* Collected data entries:
◆ ◆ ◆ ◆

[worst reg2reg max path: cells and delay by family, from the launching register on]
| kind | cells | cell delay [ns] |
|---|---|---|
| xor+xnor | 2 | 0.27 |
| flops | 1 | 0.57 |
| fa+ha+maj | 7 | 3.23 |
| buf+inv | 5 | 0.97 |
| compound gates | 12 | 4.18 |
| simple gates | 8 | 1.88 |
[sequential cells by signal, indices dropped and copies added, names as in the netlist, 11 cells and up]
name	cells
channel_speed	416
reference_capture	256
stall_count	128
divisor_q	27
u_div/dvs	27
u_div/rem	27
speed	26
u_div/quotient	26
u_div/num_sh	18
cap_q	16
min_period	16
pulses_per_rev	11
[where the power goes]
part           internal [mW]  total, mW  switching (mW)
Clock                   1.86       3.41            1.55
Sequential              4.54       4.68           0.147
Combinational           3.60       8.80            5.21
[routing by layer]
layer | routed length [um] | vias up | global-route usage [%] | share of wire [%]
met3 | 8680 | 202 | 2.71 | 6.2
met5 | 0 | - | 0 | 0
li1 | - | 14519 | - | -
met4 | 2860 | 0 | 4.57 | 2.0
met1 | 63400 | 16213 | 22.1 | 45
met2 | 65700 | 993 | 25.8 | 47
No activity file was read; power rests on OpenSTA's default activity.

◆ ◆ ◆ ◆

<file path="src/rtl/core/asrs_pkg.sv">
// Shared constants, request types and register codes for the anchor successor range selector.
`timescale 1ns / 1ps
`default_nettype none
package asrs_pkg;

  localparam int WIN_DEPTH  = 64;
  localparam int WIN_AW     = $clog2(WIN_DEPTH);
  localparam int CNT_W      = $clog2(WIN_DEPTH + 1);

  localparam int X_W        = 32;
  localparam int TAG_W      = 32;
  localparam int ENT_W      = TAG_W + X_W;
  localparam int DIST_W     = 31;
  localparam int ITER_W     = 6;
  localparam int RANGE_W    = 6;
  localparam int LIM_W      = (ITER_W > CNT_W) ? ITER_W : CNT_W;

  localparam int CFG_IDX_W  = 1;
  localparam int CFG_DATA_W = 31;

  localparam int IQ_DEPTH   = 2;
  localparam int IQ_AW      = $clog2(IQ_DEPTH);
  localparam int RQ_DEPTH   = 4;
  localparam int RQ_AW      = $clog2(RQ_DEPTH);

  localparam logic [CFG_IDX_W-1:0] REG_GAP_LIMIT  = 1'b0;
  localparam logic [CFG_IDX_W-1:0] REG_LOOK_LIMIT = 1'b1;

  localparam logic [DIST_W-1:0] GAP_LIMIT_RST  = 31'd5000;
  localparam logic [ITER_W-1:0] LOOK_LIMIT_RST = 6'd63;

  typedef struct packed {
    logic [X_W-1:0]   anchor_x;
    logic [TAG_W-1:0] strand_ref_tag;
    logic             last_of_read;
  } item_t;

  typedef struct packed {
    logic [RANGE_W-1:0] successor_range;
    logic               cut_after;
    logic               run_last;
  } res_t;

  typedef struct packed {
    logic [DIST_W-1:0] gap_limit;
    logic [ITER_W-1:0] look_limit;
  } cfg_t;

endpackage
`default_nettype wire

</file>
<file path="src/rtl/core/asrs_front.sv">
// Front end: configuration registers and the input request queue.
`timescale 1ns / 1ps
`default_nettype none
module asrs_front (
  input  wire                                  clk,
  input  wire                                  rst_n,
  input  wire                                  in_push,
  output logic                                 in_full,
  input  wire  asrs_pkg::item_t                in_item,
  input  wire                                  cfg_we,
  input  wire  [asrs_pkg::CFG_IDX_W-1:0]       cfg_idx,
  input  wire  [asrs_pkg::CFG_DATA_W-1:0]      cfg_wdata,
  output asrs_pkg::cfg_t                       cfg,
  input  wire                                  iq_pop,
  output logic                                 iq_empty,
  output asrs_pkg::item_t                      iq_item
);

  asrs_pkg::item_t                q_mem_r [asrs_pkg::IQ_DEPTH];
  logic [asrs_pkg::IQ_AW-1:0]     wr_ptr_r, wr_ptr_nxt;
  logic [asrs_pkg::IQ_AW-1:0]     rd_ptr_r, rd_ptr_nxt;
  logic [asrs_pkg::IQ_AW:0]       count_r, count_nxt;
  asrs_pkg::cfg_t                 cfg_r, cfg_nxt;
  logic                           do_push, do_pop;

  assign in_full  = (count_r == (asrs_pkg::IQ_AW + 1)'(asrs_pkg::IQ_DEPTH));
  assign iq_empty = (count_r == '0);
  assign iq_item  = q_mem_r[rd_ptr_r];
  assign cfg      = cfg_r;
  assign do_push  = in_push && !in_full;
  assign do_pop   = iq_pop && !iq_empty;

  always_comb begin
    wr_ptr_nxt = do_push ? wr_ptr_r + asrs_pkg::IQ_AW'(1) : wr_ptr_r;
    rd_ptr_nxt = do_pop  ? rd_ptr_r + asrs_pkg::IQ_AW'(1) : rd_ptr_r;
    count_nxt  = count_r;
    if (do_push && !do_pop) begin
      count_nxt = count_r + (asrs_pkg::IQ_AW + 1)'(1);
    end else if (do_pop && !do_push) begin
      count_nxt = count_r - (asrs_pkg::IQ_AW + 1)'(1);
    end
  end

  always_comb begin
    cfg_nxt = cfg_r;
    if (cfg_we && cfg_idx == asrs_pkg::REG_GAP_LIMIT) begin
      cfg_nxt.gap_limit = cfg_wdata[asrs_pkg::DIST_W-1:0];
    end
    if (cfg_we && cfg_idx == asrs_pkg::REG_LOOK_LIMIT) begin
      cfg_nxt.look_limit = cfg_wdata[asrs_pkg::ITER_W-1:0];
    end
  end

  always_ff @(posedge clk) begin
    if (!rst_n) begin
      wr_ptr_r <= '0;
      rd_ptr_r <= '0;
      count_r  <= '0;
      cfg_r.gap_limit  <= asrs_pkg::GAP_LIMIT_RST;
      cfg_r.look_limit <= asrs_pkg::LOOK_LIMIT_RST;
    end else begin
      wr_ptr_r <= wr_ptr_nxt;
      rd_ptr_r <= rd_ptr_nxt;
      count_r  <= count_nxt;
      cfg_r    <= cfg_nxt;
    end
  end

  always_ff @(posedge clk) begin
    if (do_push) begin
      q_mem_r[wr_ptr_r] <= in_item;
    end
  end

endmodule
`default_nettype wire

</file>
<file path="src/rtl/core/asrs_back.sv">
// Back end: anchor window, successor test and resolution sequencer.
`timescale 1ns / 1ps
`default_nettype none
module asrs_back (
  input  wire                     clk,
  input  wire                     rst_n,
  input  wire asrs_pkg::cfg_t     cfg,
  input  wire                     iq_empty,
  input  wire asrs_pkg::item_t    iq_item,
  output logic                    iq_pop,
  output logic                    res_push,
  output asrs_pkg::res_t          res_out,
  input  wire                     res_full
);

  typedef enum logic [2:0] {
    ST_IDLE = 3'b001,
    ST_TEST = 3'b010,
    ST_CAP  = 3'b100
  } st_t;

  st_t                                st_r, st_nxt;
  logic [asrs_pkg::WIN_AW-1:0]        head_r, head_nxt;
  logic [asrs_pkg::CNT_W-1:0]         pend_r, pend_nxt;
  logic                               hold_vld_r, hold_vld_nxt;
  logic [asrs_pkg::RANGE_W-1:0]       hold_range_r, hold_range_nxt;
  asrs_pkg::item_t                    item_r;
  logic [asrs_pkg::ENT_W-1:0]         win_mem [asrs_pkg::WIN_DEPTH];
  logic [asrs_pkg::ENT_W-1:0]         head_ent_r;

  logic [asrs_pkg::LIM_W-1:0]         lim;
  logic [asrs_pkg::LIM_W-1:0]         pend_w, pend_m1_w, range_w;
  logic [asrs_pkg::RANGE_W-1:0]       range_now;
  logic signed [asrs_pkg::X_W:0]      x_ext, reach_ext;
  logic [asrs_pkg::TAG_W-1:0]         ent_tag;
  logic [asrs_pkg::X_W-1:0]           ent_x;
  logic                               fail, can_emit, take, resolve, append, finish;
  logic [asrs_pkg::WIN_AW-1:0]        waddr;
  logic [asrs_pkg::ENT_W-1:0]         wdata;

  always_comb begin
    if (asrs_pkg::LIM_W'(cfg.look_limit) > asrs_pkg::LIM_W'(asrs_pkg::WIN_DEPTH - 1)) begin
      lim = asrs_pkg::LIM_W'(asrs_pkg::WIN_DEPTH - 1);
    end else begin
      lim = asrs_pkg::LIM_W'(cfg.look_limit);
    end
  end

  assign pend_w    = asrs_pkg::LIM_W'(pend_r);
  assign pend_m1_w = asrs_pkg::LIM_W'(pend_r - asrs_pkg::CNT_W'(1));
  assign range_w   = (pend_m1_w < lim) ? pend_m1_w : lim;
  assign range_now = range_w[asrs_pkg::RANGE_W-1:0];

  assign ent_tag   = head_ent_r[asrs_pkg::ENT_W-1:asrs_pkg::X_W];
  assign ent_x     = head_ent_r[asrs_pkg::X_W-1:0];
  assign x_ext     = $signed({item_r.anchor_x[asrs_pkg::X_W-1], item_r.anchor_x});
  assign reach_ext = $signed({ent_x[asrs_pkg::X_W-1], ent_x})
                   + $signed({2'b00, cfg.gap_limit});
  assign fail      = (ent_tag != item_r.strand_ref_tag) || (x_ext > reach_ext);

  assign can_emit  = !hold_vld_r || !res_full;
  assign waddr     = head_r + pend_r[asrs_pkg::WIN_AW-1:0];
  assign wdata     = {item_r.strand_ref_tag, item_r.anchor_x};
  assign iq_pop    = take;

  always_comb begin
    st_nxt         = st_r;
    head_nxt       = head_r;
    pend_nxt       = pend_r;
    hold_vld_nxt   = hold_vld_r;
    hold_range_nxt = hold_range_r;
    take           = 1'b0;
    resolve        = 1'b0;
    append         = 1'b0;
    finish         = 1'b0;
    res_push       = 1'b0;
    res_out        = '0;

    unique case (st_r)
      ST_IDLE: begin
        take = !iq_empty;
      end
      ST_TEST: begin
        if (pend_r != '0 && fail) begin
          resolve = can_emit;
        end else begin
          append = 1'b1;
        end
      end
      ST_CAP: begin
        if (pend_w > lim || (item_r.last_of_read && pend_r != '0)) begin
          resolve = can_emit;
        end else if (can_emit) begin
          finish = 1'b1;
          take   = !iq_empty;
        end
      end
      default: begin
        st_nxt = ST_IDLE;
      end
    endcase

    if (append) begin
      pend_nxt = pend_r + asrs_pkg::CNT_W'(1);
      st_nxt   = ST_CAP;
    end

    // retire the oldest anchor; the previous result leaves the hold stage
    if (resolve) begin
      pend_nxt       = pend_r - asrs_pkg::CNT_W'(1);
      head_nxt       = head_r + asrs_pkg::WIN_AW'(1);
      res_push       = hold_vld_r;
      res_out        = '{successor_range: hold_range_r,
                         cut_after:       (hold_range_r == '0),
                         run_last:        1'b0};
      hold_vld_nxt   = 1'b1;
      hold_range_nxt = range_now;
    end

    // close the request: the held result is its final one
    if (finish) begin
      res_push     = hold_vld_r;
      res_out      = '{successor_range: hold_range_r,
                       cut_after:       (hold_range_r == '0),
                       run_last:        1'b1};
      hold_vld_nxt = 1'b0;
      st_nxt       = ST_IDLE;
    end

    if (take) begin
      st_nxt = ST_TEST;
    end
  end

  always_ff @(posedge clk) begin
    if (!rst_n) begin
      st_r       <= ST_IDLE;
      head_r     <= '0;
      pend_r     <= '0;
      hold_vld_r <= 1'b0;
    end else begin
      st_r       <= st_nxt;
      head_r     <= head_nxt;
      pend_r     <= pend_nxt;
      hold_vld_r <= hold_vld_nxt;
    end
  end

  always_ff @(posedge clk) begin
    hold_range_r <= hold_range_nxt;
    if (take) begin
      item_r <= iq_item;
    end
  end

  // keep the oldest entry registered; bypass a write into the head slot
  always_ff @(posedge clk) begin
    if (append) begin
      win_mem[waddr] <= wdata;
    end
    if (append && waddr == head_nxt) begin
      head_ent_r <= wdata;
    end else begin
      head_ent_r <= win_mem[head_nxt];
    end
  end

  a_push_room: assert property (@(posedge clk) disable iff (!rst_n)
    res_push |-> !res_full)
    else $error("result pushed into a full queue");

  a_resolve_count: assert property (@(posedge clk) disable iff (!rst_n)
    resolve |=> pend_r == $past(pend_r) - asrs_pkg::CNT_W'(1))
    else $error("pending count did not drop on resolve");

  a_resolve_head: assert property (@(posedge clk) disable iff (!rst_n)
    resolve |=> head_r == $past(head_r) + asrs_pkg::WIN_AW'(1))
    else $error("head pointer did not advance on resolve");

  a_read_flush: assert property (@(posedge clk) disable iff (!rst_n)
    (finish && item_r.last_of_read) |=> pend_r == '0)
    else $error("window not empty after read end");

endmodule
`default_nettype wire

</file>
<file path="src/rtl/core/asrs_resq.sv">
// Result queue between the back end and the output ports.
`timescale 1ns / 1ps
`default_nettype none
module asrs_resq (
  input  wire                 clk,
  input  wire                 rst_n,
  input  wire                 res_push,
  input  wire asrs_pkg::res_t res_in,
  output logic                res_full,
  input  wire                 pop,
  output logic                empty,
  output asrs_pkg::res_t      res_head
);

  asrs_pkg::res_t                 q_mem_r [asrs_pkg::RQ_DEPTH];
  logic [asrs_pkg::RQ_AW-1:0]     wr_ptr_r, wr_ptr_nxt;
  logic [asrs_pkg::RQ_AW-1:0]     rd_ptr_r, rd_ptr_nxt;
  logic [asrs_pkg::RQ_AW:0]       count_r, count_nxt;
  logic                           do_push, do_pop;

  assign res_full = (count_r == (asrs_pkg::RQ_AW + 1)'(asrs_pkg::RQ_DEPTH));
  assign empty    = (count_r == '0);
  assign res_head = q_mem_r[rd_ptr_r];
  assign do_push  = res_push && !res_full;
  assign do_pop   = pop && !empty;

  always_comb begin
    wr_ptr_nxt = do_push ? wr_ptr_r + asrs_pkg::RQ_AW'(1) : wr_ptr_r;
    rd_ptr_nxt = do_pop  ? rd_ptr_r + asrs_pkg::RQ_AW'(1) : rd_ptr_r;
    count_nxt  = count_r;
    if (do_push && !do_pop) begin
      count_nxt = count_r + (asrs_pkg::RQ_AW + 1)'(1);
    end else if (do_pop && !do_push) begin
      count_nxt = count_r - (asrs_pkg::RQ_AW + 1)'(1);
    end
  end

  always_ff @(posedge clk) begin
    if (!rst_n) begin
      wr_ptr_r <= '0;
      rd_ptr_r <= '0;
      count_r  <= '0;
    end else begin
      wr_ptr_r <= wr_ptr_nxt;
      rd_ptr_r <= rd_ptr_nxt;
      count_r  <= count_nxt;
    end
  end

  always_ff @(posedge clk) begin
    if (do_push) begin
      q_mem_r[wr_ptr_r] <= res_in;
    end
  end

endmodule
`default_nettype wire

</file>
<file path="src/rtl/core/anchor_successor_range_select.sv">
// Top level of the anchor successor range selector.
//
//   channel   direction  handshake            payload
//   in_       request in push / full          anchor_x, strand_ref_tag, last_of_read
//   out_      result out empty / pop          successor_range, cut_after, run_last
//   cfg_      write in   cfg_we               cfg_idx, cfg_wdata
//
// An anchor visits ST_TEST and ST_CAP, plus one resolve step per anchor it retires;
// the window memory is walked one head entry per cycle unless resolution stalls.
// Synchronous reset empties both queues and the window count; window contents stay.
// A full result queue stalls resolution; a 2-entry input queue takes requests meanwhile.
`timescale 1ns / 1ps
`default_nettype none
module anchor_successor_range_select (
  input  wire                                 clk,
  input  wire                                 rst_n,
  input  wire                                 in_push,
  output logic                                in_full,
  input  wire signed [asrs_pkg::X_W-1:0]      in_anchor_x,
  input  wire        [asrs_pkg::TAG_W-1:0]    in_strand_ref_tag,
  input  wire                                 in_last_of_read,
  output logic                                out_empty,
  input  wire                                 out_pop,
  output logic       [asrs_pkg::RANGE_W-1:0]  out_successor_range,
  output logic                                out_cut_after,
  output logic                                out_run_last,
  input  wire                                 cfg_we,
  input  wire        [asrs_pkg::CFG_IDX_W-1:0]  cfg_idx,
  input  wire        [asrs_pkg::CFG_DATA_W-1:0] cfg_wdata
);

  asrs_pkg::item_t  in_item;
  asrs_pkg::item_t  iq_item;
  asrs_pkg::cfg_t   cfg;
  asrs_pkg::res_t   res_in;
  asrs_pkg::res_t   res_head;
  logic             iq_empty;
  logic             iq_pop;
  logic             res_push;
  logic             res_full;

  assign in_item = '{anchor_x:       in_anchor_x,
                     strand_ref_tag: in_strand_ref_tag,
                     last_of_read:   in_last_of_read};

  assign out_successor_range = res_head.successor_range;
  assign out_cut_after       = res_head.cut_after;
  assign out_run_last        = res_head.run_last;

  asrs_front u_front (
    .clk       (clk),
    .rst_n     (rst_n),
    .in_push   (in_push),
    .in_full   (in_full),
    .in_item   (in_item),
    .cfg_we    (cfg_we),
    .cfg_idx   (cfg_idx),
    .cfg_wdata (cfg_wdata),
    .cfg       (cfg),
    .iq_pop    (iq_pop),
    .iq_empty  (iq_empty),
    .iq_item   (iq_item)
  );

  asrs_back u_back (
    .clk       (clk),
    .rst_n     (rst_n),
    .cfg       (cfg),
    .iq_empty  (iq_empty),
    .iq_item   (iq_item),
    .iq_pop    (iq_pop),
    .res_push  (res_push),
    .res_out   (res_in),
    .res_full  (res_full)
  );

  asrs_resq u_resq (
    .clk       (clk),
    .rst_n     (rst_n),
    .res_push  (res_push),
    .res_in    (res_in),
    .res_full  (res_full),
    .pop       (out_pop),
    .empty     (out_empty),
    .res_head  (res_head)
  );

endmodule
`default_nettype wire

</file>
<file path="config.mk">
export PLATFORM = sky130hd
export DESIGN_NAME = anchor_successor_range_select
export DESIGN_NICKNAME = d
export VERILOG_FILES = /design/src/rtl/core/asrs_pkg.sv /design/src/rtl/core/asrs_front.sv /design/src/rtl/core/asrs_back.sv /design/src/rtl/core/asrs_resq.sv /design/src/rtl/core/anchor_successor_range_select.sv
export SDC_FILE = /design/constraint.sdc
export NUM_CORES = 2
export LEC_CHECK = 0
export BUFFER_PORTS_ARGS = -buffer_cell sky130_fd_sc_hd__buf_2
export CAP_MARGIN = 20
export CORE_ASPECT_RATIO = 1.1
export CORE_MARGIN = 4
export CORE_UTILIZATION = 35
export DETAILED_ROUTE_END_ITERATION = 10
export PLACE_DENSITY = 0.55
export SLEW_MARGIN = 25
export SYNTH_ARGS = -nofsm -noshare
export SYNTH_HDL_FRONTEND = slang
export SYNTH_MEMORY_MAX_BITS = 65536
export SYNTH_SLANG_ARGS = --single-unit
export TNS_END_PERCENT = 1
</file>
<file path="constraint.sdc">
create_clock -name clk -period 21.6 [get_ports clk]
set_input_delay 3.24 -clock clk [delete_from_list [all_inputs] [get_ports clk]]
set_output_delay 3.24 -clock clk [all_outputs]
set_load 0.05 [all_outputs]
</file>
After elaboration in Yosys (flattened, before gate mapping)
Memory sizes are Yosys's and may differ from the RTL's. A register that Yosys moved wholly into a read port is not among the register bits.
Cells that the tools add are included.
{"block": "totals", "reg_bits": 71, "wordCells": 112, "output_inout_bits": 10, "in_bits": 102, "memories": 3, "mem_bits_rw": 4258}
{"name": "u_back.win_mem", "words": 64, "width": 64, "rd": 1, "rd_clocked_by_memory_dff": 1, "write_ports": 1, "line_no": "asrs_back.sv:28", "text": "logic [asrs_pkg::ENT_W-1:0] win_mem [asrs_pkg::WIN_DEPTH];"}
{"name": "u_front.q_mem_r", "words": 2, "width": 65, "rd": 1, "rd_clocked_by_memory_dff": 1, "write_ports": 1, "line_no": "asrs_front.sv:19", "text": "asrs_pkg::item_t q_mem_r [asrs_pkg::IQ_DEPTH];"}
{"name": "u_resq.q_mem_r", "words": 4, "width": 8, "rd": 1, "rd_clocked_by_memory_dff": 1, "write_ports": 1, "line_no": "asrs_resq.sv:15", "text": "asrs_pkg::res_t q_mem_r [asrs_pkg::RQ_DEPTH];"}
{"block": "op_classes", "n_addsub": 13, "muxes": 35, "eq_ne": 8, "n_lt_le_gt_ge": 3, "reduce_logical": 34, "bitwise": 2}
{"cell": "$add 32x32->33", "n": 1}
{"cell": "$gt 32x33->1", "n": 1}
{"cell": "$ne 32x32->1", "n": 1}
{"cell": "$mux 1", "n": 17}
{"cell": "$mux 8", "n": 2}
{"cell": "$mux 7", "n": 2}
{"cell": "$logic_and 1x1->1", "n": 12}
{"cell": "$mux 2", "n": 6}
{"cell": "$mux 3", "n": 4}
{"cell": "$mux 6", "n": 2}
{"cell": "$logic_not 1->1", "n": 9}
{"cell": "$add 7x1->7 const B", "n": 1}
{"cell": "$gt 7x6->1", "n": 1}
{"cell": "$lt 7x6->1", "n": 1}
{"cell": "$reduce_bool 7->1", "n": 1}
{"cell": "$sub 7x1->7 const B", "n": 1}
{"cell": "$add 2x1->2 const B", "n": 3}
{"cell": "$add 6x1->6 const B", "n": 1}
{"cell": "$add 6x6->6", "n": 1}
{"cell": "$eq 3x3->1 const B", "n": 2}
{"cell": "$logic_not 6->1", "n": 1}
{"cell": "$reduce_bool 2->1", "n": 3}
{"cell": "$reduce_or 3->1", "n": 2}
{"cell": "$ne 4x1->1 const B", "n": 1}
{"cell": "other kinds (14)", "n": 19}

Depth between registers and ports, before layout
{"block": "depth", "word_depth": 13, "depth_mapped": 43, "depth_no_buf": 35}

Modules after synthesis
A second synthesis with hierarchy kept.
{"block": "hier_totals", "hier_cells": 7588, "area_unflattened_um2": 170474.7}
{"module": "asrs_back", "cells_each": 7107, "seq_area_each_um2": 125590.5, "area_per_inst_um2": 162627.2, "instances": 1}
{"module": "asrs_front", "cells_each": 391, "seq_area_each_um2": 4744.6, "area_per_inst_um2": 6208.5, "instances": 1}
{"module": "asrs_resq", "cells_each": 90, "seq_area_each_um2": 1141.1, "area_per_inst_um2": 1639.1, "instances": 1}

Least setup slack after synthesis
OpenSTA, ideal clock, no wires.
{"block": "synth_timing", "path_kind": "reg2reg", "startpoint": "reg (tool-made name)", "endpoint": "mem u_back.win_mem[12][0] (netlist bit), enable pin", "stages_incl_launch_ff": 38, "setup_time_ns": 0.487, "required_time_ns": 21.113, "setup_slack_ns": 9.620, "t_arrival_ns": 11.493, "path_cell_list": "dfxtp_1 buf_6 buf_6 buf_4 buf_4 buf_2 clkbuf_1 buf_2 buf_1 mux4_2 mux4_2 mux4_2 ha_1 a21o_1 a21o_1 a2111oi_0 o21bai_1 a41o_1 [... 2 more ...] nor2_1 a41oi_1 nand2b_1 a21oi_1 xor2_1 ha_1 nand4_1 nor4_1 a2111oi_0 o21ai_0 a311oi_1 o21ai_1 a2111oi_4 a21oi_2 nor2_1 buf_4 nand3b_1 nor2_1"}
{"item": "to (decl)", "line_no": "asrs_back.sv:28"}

◆ ◆ ◆ ◆

* Work to complete:
Copy word for word the stretch of entries above from the line that has "met4 | 2860 | 0 | 4.57 | 2.0" through the line that has "No activity file", both ends included, and nothing outside it.

* Solution to this exercise:
met4 | 2860 | 0 | 4.57 | 2.0
met1 | 63400 | 16213 | 22.1 | 45
met2 | 65700 | 993 | 25.8 | 47
No activity file was read; power rests on OpenSTA's default activity.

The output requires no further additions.